More great films, documentaries and shorts today. The trouble with seeing so many movies is that there isn't time to blog about it! I mean, you still have to grab food and drink somewhere, talk to people as you wait in line for the next one, and sometimes make the trek between Varsity and Armory venues, not to mention driving out of towners around. Oh, and sleep. But gradually I'll be adding some comments on each.
So far all the films and events I've attended have ranged somewhere between well worth seeing and off the scale great. I'm doing these daily posts as placeholders until the festival is over, social obligations are met, and I can get back to writing. So check back later for more, if you don't see the review you're looking for here :)
Love Free or Die
This is a fine documentary about the first openly gay bishop in the Episcopal church organization in the US. When I was about four years old, my parents had my three older siblings and me all baptized at the same time by an Episcopalian bishop in the church in Folsom, California. It was the closest Episcopal church to where we lived, and the bishop was visiting from Southern California. My parents were atheists (well, as Northwesterners they both had a Cascadian sort of spirituality, but there wasn't a word for it then) and wholly opposed to "organized religion" on a number of highly reasonable grounds; but they finally agreed to have us baptized as a courtesy to my father's mother, who more or less demanded it on her deathbed. (I always had the impression that the important thing wasn't being baptized as such, but being baptized as Episcopalians. My mother suspected it had to do with perceived social status.)
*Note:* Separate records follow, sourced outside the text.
$ cat src/rtl/dpt_spi_if.sv
/*
 Serial link between the host and the potentiometer device.
 Assumes the bench resolves the shared data-out wire from so_oe.
*/
`timescale 1ns/10ps
interface dpt_spi_if;
	logic sck;
	logic cs_n;
	logic si;
	logic so;
	logic so_oe;

	modport dev (
		input  sck,
		input  cs_n,
		input  si,
		output so,
		output so_oe
	);
	modport host (
		output sck,
		output cs_n,
		output si,
		input  so,
		input  so_oe
	);
endinterface : dpt_spi_if

$ cat src/rtl/dpt_device.sv
/*
 Device end: decodes transfer, status and step frames, holds two wipers
 and their stored setting slots, and times the programming cycle.
 Assumes mode 0 framing; link pins are asynchronous to clk_sys.
*/
// The register addresses and the plain strobed port were decided locally.
`timescale 1ns/10ps
module dpt_device
	import dpt_pkg::*;
#(
	parameter int         NV_CYC      = NV_WRITE_CYCLES,
	parameter logic [5:0] DEVICE_TYPE = DEV_TYPE_ID
) (
	input  wire logic       clk_sys,
	input  wire logic       rstn,
	dpt_spi_if.dev          spi,
	input  wire logic       addr_pin_hi,
	input  wire logic       addr_pin_lo,
	output logic [5:0]      wiper0,
	output logic [5:0]      wiper1,
	output logic            write_in_progress_flag
);
	localparam int NV_W = $clog2(NV_CYC + 1);

	typedef enum logic [3:0] {
		DS_HDR  = 4'h1,
		DS_STEP = 4'h2,
		DS_TX   = 4'h4,
		DS_IGN  = 4'h8
	} dpt_dstate_type;

	dpt_dstate_type state;
	logic            sck_s1;
	logic            sck_s2;
	logic            sck_d;
	logic            cs_s1;
	logic            cs_s2;
	logic            cs_d;
	logic            si_s1;
	logic            si_s2;
	logic [1:0]      addr_s1;
	logic [1:0]      addr_s2;
	logic [4:0]      bit_cnt;
	logic [14:0]     in_sr;
	logic [7:0]      out_sr;
	logic [5:0]      wiper [2];
	logic [5:0]      slot_mem [2][4];
	logic            step_pot;
	logic            nv_pend;
	logic            nv_all;
	logic            nv_pot;
	logic [1:0]      nv_slot;
	logic [NV_W-1:0] nv_cnt;
	logic            prog_busy;
	logic            so_q;

	logic            sck_rise;
	logic            sck_fall;
	logic            cs_rise;
	logic            hdr_done;
	logic [15:0]     frame;
	logic [3:0]      op;
	logic [1:0]      slot;
	logic            pot;
	logic            hit;
	logic            op_ok;

	////////////////////////////////////////////////////////////////////////
	// Pin synchronisers and edge detection

	always_ff @(posedge clk_sys or negedge rstn) begin
		if (!rstn) begin
			sck_s1 <= 1'b0;
			sck_s2 <= 1'b0;
			sck_d  <= 1'b0;
			cs_s1  <= 1'b1;
			cs_s2  <= 1'b1;
			cs_d   <= 1'b1;
			si_s1  <= 1'b0;
			si_s2  <= 1'b0;
			addr_s1 <= 2'h0;
			addr_s2 <= 2'h0;
		end else begin
			sck_s1 <= spi.sck;
			sck_s2 <= sck_s1;
			sck_d  <= sck_s2;
			cs_s1  <= spi.cs_n;
			cs_s2  <= cs_s1;
			cs_d   <= cs_s2;
			si_s1  <= spi.si;
			si_s2  <= si_s1;
			addr_s1 <= {addr_pin_hi, addr_pin_lo};
			addr_s2 <= addr_s1;
		end
	end

	assign sck_rise = sck_s2 & ~sck_d & ~cs_s2;
	assign sck_fall = ~sck_s2 & sck_d & ~cs_s2;
	assign cs_rise  = cs_s2 & ~cs_d;

	////////////////////////////////////////////////////////////////////////
	// Header capture and decode

	always_ff @(posedge clk_sys or negedge rstn) begin
		if (!rstn) begin
			bit_cnt <= 5'h00;
			in_sr   <= 15'h0000;
		end else if (cs_s2) begin
			bit_cnt <= 5'h00;
		end else if (sck_rise) begin
			in_sr <= {in_sr[13:0], si_s2};
			if (bit_cnt != 5'(HDR_BITS))
				bit_cnt <= bit_cnt + 5'h01;
		end
	end

	assign hdr_done = sck_rise && bit_cnt == 5'(HDR_BITS - 1);
	assign frame    = {in_sr, si_s2};
	assign op       = frame[F_OP_LSB +: 4];
	assign slot     = frame[F_SLOT_LSB +: 2];
	assign pot      = frame[F_POT];

	assign hit = frame[F_TYPE_LSB +: 6] == DEVICE_TYPE
		&& frame[F_ADDR_LSB +: 2] == addr_s2
		&& !frame[F_ZERO] && op_ok;

	// Fixed bits of each format must match, else the frame is dropped
	always_comb begin
		unique case (op)
			OP_STATUS:          op_ok = slot == 2'h0 && pot;
			OP_GLOAD, OP_GSAVE: op_ok = !pot;
			OP_STEP:            op_ok = slot == 2'h0;
			OP_LOAD, OP_SAVE:   op_ok = 1'b1;
			default:            op_ok = 1'b0;
		endcase
	end

	always_ff @(posedge clk_sys or negedge rstn) begin
		if (!rstn) begin
			state <= DS_HDR;
		end else if (cs_s2) begin
			state <= DS_HDR;
		end else if (hdr_done) begin
			if (hit && op == OP_STATUS)
				state <= DS_TX;
			else if (hit && op == OP_STEP)
				state <= DS_STEP;
			else
				state <= DS_IGN;
		end
	end

	////////////////////////////////////////////////////////////////////////
	// Wiper setting registers

	always_ff @(posedge clk_sys or negedge rstn) begin
		if (!rstn) begin
			wiper[0] <= 6'h00;
			wiper[1] <= 6'h00;
			step_pot <= 1'b0;
		end else if (hdr_done && hit) begin
			step_pot <= pot;
			if (op == OP_LOAD)
				wiper[pot] <= slot_mem[pot][slot];
			if (op == OP_GLOAD) begin
				wiper[0] <= slot_mem[0][slot];
				wiper[1] <= slot_mem[1][slot];
			end
		end else if (sck_rise && state == DS_STEP) begin
			wiper[step_pot] <= dpt_step(wiper[step_pot], si_s2);
		end
	end

	assign wiper0 = wiper[0];
	assign wiper1 = wiper[1];

	////////////////////////////////////////////////////////////////////////
	// Stored slots and programming cycle

	// Saves arriving while programming runs are dropped, not queued
	always_ff @(posedge clk_sys or negedge rstn) begin
		if (!rstn) begin
			nv_pend <= 1'b0;
			nv_all  <= 1'b0;
			nv_pot  <= 1'b0;
			nv_slot <= 2'h0;
		end else if (cs_rise) begin
			nv_pend <= 1'b0;
		end else if (hdr_done && hit && !prog_busy && (op == OP_SAVE || op == OP_GSAVE)) begin
			nv_pend <= 1'b1;
			nv_all  <= op == OP_GSAVE;
			nv_pot  <= pot;
			nv_slot <= slot;
		end
	end

	always_ff @(posedge clk_sys or negedge rstn) begin
		if (!rstn) begin
			for (int p = 0; p < 2; p++) begin
				for (int s = 0; s < 4; s++) begin
					slot_mem[p][s] <= 6'h00;
				end
			end
		end else if (cs_rise && nv_pend) begin
			for (int p = 0; p < 2; p++) begin
				if (nv_all || nv_pot == 1'(p))
					slot_mem[p][nv_slot] <= wiper[p];
			end
		end
	end

	always_ff @(posedge clk_sys or negedge rstn) begin
		if (!rstn) begin
			prog_busy <= 1'b0;
			nv_cnt    <= '0;
		end else if (cs_rise && nv_pend) begin
			prog_busy <= 1'b1;
			nv_cnt    <= NV_W'(NV_CYC - 1);
		end else if (prog_busy) begin
			if (nv_cnt == '0)
				prog_busy <= 1'b0;
			else
				nv_cnt <= nv_cnt - 1'b1;
		end
	end

	assign write_in_progress_flag = prog_busy;

	////////////////////////////////////////////////////////////////////////
	// Status byte out, changed on falling clock

	always_ff @(posedge clk_sys or negedge rstn) begin
		if (!rstn) begin
			out_sr <= 8'h00;
			so_q   <= 1'b0;
		end else if (hdr_done) begin
			// upper bits zero, flag in bit 0
			out_sr <= 8'(prog_busy) << STAT_FLAG;
		end else if (sck_fall && state == DS_TX) begin
			so_q   <= out_sr[7];
			out_sr <= {out_sr[6:0], 1'b0};
		end
	end

	assign spi.so    = so_q;
	assign spi.so_oe = state == DS_TX;
endmodule : dpt_device
$ cat config.mk
export PLATFORM = sky130hd
export DESIGN_NAME = rx_irq_mask_and_loop_code_regs
export DESIGN_NICKNAME = d
export VERILOG_FILES = /design/src/design/rx_irq_pkg.sv /design/src/design/loop_code_detector.sv /design/src/design/rx_irq_mask_and_loop_code_regs.sv
export SDC_FILE = /design/constraint.sdc
export NUM_CORES = 1
export LEC_CHECK = 0
export BUFFER_PORTS_ARGS = -buffer_cell sky130_fd_sc_hd__buf_2
export CAP_MARGIN = 5
export CORE_MARGIN = 1
export CORE_UTILIZATION = 51
export CTS_BUF_LIST = sky130_fd_sc_hd__clkbuf_4 sky130_fd_sc_hd__clkbuf_8 sky130_fd_sc_hd__clkbuf_16
export DETAILED_ROUTE_END_ITERATION = 16
export PLACE_DENSITY = 0.83
export RECOVER_POWER = 50
export SYNTH_ARGS = -nofsm -noshare
export SYNTH_HDL_FRONTEND = slang
export SYNTH_SLANG_ARGS = --single-unit
$ cat constraint.sdc
create_clock -name sys_clk_i -period 3.84 [get_ports sys_clk_i]
set_input_delay 0.384 -clock sys_clk_i [delete_from_list [all_inputs] [get_ports sys_clk_i]]
set_output_delay 0.384 -clock sys_clk_i [all_outputs]
set_load 0.01 [all_outputs]
$ cat src/design/rx_irq_pkg.sv
// Register map, field positions and constants for the receive interrupt enable block
package rx_irq_pkg;
  localparam logic [7:0] ELASTIC_TIMER_EN_OFS = 8'ha3;
  localparam logic [7:0] HDLC_EN_OFS = 8'ha4;
  localparam logic [7:0] BOC_FDL_EN_OFS = 8'ha6;
  localparam logic [7:0] SIG_CH1_8_OFS = 8'ha8;
  localparam logic [7:0] SIG_CH9_16_OFS = 8'ha9;
  localparam logic [7:0] SIG_CH17_24_OFS = 8'haa;
  localparam logic [7:0] SIG_CH25_32_OFS = 8'hab;
  localparam logic [7:0] LOOP_UP_LO_OFS = 8'hac;
  localparam logic [7:0] LOOP_UP_HI_OFS = 8'had;
  localparam logic [7:0] LOOP_DOWN_LO_OFS = 8'hae;
  localparam logic [7:0] CONTROL_OFS = 8'hc0;
  localparam logic [7:0] STATUS_OFS = 8'hc1;
  localparam logic [7:0] LATCHED_OFS = 8'hc2;
  localparam logic [7:0] SUMMARY_OFS = 8'hc3;
  localparam logic [7:0] ELASTIC_TIMER_VALID = 8'hef;
  localparam logic [7:0] HDLC_VALID = 8'h3f;
  localparam logic [7:0] BOC_FDL_T1_VALID = 8'h3f;
  localparam logic [7:0] SA_E1_VALID = 8'h03;
  localparam logic [7:0] REG_RESET = 8'h00;
  localparam int SIG_CHANGE_BIT = 3;
  localparam int CTRL_E1_BIT = 0;
  localparam int CTRL_LEN_LSB = 1;
  localparam int SUM_ELASTIC_BIT = 3;
  localparam int SUM_HDLC_BIT = 4;
  localparam int SUM_BOC_BIT = 6;
  localparam int CHANNELS = 32;
  localparam int T1_CHANNELS = 24;
  localparam int CODE_LEN_W = 4;
  localparam logic [3:0] CODE_LEN_RESET = 4'h5;
  localparam int INTEGRATION_CYCLES = 48;
endpackage

$ cat src/design/loop_code_detector.sv
// Repeating loop-up pattern detector with restartable integration period
`timescale 1ns/10ps
module loop_code_detector
  import rx_irq_pkg::*;
#(
  parameter int INTEGRATE = INTEGRATION_CYCLES
) (
  input wire logic sys_clk_i,
  input wire logic arst_n_i,
  input wire logic enable_i,
  input wire logic restart_i,
  input wire logic bit_valid_i,
  input wire logic bit_i,
  input wire logic [3:0] code_len_i,
  input wire logic [15:0] pattern_i,
  output logic loop_up_seen_o
);
  logic [15:0] history;
  logic [15:0] cmp_mask;
  logic [15:0] expected;
  logic [15:0] match_run;
  logic [4:0] len;
  logic [3:0] lag;
  logic [15:0] recent;
  logic hit;
  logic steady;

  always_comb begin
    len = (code_len_i == 4'h0) ? 5'd16 : {1'b0, code_len_i};
    lag = 4'(len - 5'd1);
    cmp_mask = 16'hffff << (5'd16 - len);
    // The newest L bits sit under the pattern, the oldest of them against bit 15
    recent = history << (5'd16 - len);
    // Pattern bit 15 (first register bit 7) leads; lengths up to 8 never reach the second register
    expected = pattern_i & cmp_mask;
    hit = ((recent & cmp_mask) == expected);
    // Once aligned, a stream that repeats every L bits stays in step in every phase
    steady = (bit_i == history[lag]);
  end

  always_ff @(posedge sys_clk_i or negedge arst_n_i) begin
    if (!arst_n_i) begin
      history <= 16'h0000;
    end else if (bit_valid_i) begin
      history <= {history[14:0], bit_i};
    end
  end

  // Any code write or leaving T1 starts integration afresh
  always_ff @(posedge sys_clk_i or negedge arst_n_i) begin
    if (!arst_n_i) begin
      match_run <= 16'h0000;
    end else if (restart_i || !enable_i) begin
      match_run <= 16'h0000;
    end else if (bit_valid_i) begin
      if ((match_run == 16'h0000) ? !hit : !steady) begin
        match_run <= 16'h0000;
      end else if (match_run != 16'hffff) begin
        match_run <= match_run + 16'h0001;
      end
    end
  end

  always_ff @(posedge sys_clk_i or negedge arst_n_i) begin
    if (!arst_n_i) begin
      loop_up_seen_o <= 1'b0;
    end else begin
      loop_up_seen_o <= enable_i && !restart_i && (match_run >= 16'(INTEGRATE));
    end
  end
endmodule
File: src/hdl/gtsio_pkg.sv
/*
  gtsio_pkg: shared constants for the genlock, timing and shared-io block.
  assumes a 10 MHz ref_clk; video positions are counted in pixel steps of that clock.
*/
package gtsio_pkg;
  // ***********************************************************
  // register indices, reset values
  // ***********************************************************
  localparam logic [7:0] GTSIO_IDX_PORT_VALUE = 8'h0E;
  localparam logic [7:0] GTSIO_IDX_PORT_DIR = 8'h0F;
  localparam logic [7:0] GTSIO_PORT_RST = 8'h00;
  localparam logic [7:0] GTSIO_DIR_RST = 8'h00;
  // ***********************************************************
  // port bit positions
  // ***********************************************************
  localparam int GTSIO_BIT_CSYNC = 0;
  localparam int GTSIO_BIT_CLAMP = 1;
  localparam int GTSIO_BIT_HSYNC = 2;
  localparam int GTSIO_BIT_FIELD = 3;
  localparam int GTSIO_BIT_SCSYNC = 6;
  localparam int GTSIO_BIT_PALID = 7;
  // ***********************************************************
  // video standard codes, line timing
  // ***********************************************************
  localparam logic [1:0] GTSIO_STD_NTSC = 2'b00;
  localparam logic [1:0] GTSIO_STD_PAL_A = 2'b01;
  localparam logic [1:0] GTSIO_STD_PAL_B = 2'b10;
  localparam logic [10:0] GTSIO_LINE_LEN = 11'h6B4;
  localparam logic [10:0] GTSIO_PALID_WIN_LO = 11'h5A0;
  localparam logic [10:0] GTSIO_PALID_WIN_HI = 11'h5A9;
  localparam logic [10:0] GTSIO_HSYNC_LEN = 11'h07E;
  localparam logic [10:0] GTSIO_CLAMP_LO = 11'h090;
  localparam logic [10:0] GTSIO_CLAMP_HI = 11'h0A8;
  localparam logic [9:0] GTSIO_FIELD_LINES = 10'h106;
  localparam logic [2:0] GTSIO_FIELDS_RESET = 3'h7;
  localparam logic [1:0] GTSIO_QUAD_LAST = 2'h3;
  // ***********************************************************
  // ramp levels (ire)
  // ***********************************************************
  localparam logic [6:0] GTSIO_RAMP_BLANK_IRE = 7'h00;
  localparam logic [6:0] GTSIO_RAMP_WHITE_IRE = 7'h64;
  localparam logic [6:0] GTSIO_RAMP_CHROMA_IRE = 7'h28;
  typedef enum logic [1:0] {
    GTSIO_FREE = 2'b00,
    GTSIO_LOCK = 2'b01,
    GTSIO_SLAVE = 2'b11
  } gtsio_mode_t;
endpackage
$ cat config.mk
export PLATFORM = sky130hd
export DESIGN_NAME = dual_pll_clock_switch
export DESIGN_NICKNAME = d
export VERILOG_FILES = /design/src/rtl/clock_switch_pkg.sv /design/src/rtl/dual_pll_clock_switch.sv
export SDC_FILE = /design/constraint.sdc
export NUM_CORES = 1
export LEC_CHECK = 0
export BUFFER_PORTS_ARGS = -buffer_cell sky130_fd_sc_hd__buf_2
export CORE_MARGIN = 2
export CORE_UTILIZATION = 53
export DETAILED_ROUTE_END_ITERATION = 12
export PLACE_DENSITY = 0.87
export SLEW_MARGIN = 20
export SYNTH_ARGS = -nofsm -noshare
export SYNTH_HDL_FRONTEND = slang
export SYNTH_SLANG_ARGS = --single-unit
$ cat constraint.sdc
create_clock -name mclk -period 2.36 [get_ports mclk]
set_input_delay 0 -clock mclk [delete_from_list [all_inputs] [get_ports mclk]]
set_output_delay 0 -clock mclk [all_outputs]
set_load 0.05 [all_outputs]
All I remember about the big day was that I got to wear my favorite dress, a red velvet one, and that the Bishop spilled some water on it but I forgave him when he looked into my eyes and smiled apologetically about the spilled water. Later I learned that my mother had only agreed to this baptism incident because this particular man, this bishop, was well loved by people like my parents for his championship of social justice and liberal causes. He probably even defended people accused of being communists, as my parents often were. Anyway, they revered him. And I'll always have a soft spot for Episcopal churches. They were the ones who held the concert for peace during Vietnam, and where I attended a candlelight vigil on the eve of the Iraq invasion.
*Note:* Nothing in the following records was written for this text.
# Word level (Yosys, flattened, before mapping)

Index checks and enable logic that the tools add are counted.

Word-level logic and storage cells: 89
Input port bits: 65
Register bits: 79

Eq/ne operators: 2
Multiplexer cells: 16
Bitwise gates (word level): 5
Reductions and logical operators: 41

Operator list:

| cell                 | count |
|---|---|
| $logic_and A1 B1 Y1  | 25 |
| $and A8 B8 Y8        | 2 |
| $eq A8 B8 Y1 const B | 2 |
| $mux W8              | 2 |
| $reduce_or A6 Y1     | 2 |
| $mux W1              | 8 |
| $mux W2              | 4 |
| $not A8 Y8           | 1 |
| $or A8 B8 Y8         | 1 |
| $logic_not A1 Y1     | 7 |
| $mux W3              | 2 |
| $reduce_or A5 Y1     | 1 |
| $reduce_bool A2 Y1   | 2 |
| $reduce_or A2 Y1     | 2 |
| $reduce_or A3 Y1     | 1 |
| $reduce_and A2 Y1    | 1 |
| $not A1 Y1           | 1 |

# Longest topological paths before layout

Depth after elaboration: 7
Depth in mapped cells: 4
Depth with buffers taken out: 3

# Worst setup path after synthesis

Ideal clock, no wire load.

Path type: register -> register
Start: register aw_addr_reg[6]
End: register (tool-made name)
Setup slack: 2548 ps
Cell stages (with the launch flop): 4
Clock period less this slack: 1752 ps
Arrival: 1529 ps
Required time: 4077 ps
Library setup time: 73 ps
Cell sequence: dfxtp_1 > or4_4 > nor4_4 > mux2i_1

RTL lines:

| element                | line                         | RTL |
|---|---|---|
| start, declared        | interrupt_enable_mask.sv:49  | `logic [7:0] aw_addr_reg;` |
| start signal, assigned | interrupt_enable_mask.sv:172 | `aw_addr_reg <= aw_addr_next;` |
### config.mk
export PLATFORM = sky130hd
export DESIGN_NAME = via_irq
export DESIGN_NICKNAME = d
export VERILOG_FILES = /design/src/via_irq_pkg.sv /design/src/via_irq.sv
export VERILOG_INCLUDE_DIRS = /design/src
export SDC_FILE = /design/constraint.sdc
export NUM_CORES = 1
export LEC_CHECK = 0
export ABC_AREA = 1
export BUFFER_PORTS_ARGS = -buffer_cell sky130_fd_sc_hd__buf_2
export CAP_MARGIN = 0
export CORE_MARGIN = 2
export CORE_UTILIZATION = 54
export CTS_CLUSTER_DIAMETER = 50
export DETAILED_ROUTE_END_ITERATION = 12
export PLACE_DENSITY_LB_ADDON = 0.2
export SLEW_MARGIN = 20
export SYNTH_ARGS = -nofsm -noshare
export SYNTH_HDL_FRONTEND = slang
export SYNTH_SLANG_ARGS = --single-unit
### constraint.sdc
create_clock -name mclk -period 1.6 [get_ports mclk]
set_input_delay 0.08 -clock mclk [delete_from_list [all_inputs] [get_ports mclk]]
set_output_delay 0.08 -clock mclk [all_outputs]
set_load 0.005 [all_outputs]
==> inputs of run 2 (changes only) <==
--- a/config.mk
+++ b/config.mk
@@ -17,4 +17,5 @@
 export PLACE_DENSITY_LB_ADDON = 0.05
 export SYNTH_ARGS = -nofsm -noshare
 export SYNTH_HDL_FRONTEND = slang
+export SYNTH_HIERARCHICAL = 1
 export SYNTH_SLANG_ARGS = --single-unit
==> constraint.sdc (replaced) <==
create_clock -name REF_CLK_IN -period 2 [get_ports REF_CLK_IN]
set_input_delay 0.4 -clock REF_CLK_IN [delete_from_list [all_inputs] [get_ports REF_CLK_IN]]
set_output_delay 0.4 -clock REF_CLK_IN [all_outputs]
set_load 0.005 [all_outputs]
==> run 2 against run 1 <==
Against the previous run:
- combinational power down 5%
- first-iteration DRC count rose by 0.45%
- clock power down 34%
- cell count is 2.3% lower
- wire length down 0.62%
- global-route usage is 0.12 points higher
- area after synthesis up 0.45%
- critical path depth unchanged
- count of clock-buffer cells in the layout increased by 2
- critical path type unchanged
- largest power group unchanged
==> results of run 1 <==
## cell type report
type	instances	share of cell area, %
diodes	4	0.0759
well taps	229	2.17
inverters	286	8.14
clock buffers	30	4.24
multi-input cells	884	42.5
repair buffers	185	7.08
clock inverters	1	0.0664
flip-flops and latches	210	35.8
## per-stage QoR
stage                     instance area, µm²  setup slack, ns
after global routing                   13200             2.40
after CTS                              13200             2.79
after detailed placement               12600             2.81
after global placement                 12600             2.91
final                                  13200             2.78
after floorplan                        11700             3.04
### src/rtl/srbp_pkg.sv
// package for the sample ring buffer packer: register map, field positions, reset values
// assumes a 32-bit AHB-Lite register bus with word-aligned registers
package srbp_pkg;
  // printed register numbers are not all multiples of four, so each is an index; byte address is index*4
  localparam logic [11:0] IDX_HOST_AVAIL_LENGTH  = 12'h0C8;
  localparam logic [11:0] IDX_HOST_AVAIL_POS     = 12'h0C9;
  localparam logic [11:0] IDX_CARD_RELEASE_LEN   = 12'h0CA;
  localparam logic [11:0] IDX_ADC_FULL_SCALE     = 12'h466;
  localparam logic [11:0] IDX_CTRL               = 12'h010;
  localparam logic [11:0] IDX_STATUS             = 12'h011;
  localparam logic [11:0] IDX_BUF_LEN            = 12'h012;
  localparam logic [11:0] IDX_NOTIFY_SIZE        = 12'h013;
  localparam logic [11:0] IDX_IRQ_STATUS         = 12'h014;
  localparam logic [11:0] IDX_IRQ_ENABLE         = 12'h015;
  localparam logic [11:0] IDX_IRQ_CLEAR          = 12'h016;
  localparam logic [11:0] IDX_FILL_LEVEL         = 12'h017;
  // control register fields
  localparam int CTRL_START_BIT = 0;
  localparam int CTRL_STOP_BIT  = 1;
  localparam int CTRL_DIR_BIT   = 2;
  localparam int CTRL_FIRST_BIT  = 3;
  localparam int CTRL_SECOND_BIT = 4;
  localparam int CTRL_DIG_BIT   = 5;
  // interrupt / event bit positions
  localparam int EV_NOTIFY  = 0;
  localparam int EV_OVERRUN = 1;
  localparam int EV_DONE    = 2;
  localparam int EV_NUM     = 3;
  // reset values and other fixed constants
  localparam logic [31:0] BUF_LEN_RST     = 32'h0000_1000;
  localparam logic [31:0] NOTIFY_SIZE_RST = 32'h0000_0400;
  localparam logic [31:0] ADC_FULL_SCALE  = 32'h0000_2000;
  localparam logic [1:0]  HTRANS_NONSEQ   = 2'h2;
  localparam logic [1:0]  SAMPLE_BYTES    = 2'h2;
  typedef enum logic [1:0] {
    SRBP_IDLE = 2'b00,
    SRBP_RUN  = 2'b01,
    SRBP_DRAIN = 2'b10
  } srbp_state_t;
endpackage : srbp_pkg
I mention all this because if that baptism incident were to happen today, Bishop Gene Robinson (the subject of this documentary) would have been my mother's choice as the religious figure she'd trust to imbue an otherwise unwanted act with genuine goodness (or at least, render it harmless) for her children, purely by virtue of his innate benignity. He comes across here as a very sweet human being with a great sense of humor, and this is an inspiring film about him and his struggles to live the spiritual life natural to him in an organized religion adhered to by a great many people who haven't a clue about what real love is. It's also a fascinating political story of the schism between the English and the American Episcopalians (and Americans vs. Americans). With, ultimately, the side of justice winning in a most graceful and (I'll admit it) spiritual way. Finally, and I'll admit this too, it offered me a window into how true spirituality can function even in organized religion.
I tried to find out what happened with the English-American split since the end of the movie, but couldn't find anything more on it even with Google. All I know is, in the movie, the Americans won. Funny how a church founded on the issue of divorce then split over the issue of marriage... what is it about religion and sex!?
Update 1/13: Well, sigh, don't know about the Church of England but looks like the Catholics are still circling their wagons over there across the pond: http://www.guardian.co.uk/uk/2013/jan/02/gay-masses-soho-abolished As they are here. Establishment religion will always dig in where it can, protect its capital and resist change.
The Atomic States of America
This is a very fine documentary film that, as the very best do, pulls together a whole lot of information from different sources and in different visual styles, and makes it coherent, entertaining, and enlightening. In a time less rich in fabulous documentary filmmakers, this would have been the best. Now it's just another really well done, must-see film. How lucky we are to live in such bad times - so many good documentaries about what's going on! That's all I have time for now, but see if it if you can! Click on the title, above, for a Democracy Now broadcast about this movie from the Sundance festival.
On the same subject, these podcasts on Fukushima, with implications for the rest of the world (including the US situation) are must-listening and feature some of the same scientists seen in the film: http://www.ecoshock.info/2012/04/worst-problems-in-world.html
|thumbnails from IMDB site|
For more on these, as well as on the short films in the Locals 1 program, including Spirit of Bowmer in the Park, check back later! I'm gradually getting caught up.
This Locals program kicked off with a wonderfully entertaining music video, Don't Eat Something If You Don't Know What It Is. (Link is to the YouTube.) It was made by the sister of the expert on foraging wild foods, and full of Ashland locations! How many do you recognize? (This was half the fun of all these shorts produced locally.)